Tuesday, July 27, 2021

2021/090: Mend the Living -- Maylis de Kerangal (translated by Jessica Moore)

He likes his shifts, Sundays and nights ... He likes their alveolar intensity, their specific temporality, fatigue like a surreptitious stimulant that gradually rises through the body, accelerates and makes it sharper... likes their vibratile silence, their half-light – devices that blink in the dimness, blue computer screens or desk lamps like the flame of a candle in a La Tour painting – The Newborn, for example – and again this physicality of the work, this climate of an enclave, this watertightness, the department like a spaceship launched into a black hole, a submarine plunging into a bottomless chasm, The Mariana Trench. [loc. 234]

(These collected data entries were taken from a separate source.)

$ cat src/rtl/snn_pkg.sv
// rtl/snn_pkg.sv - shared state encoding and saturating arithmetic for the LIF layer
// Purpose: FSM state type and a width-parametrised saturating signed add.
// Ports: none (package).
package snn_pkg;

  typedef enum logic [1:0] {
    IDLE  = 2'd0,
    ACCUM = 2'd1,
    FIRE  = 2'd2,
    DONE  = 2'd3
  } state_t;

  // Widest membrane the helper supports; callers sign-extend into this.
  localparam int SAT_MAXW = 32;

  // Adds two sign-extended operands and clamps the result to the signed
  // range of 'width' bits. One guard bit keeps the raw sum exact.
  function automatic logic signed [SAT_MAXW-1:0] sat_add(
    input logic signed [SAT_MAXW-1:0] a,
    input logic signed [SAT_MAXW-1:0] b,
    input int                         width
  );
    logic signed [SAT_MAXW:0] sum;
    logic signed [SAT_MAXW:0] hi;
    logic signed [SAT_MAXW:0] lo;
    sum = $signed({a[SAT_MAXW-1], a}) + $signed({b[SAT_MAXW-1], b});
    hi  = ((SAT_MAXW+1)'(1) <<< (width - 1)) - (SAT_MAXW+1)'(1);
    lo  = -((SAT_MAXW+1)'(1) <<< (width - 1));
    if (sum > hi)      return hi[SAT_MAXW-1:0];
    else if (sum < lo) return lo[SAT_MAXW-1:0];
    return sum[SAT_MAXW-1:0];
  endfunction

endpackage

I wishlisted this book in 2016 following a fascinating review in the Guardian; five years later, I decided to purchase and read as part of my non-fiction diet; only very gradually did I realise that Mend the Living is actually a novel. In my defense, my limited experience of translated French nonfiction has been strikingly poetic: "Atoms in stars speak to atoms in eyes using the language of light" ... and Mend the Living won the Wellcome Book Prize, which I thought was for non-fiction ... and though some covers say 'novel', mine didn't ...

It's the story of a young man's heart. Simon Limbeau goes surfing with his friends one winter's morning: on the way home their van crashes, and Simon arrives at the hospital in a coma. His brain has ceased to function, but his heart still beats. His appalled parents are told that they have to decide whether his heart can be donated for transplant: they must decide quickly, for there's a narrow window of time during which the process can be carried out.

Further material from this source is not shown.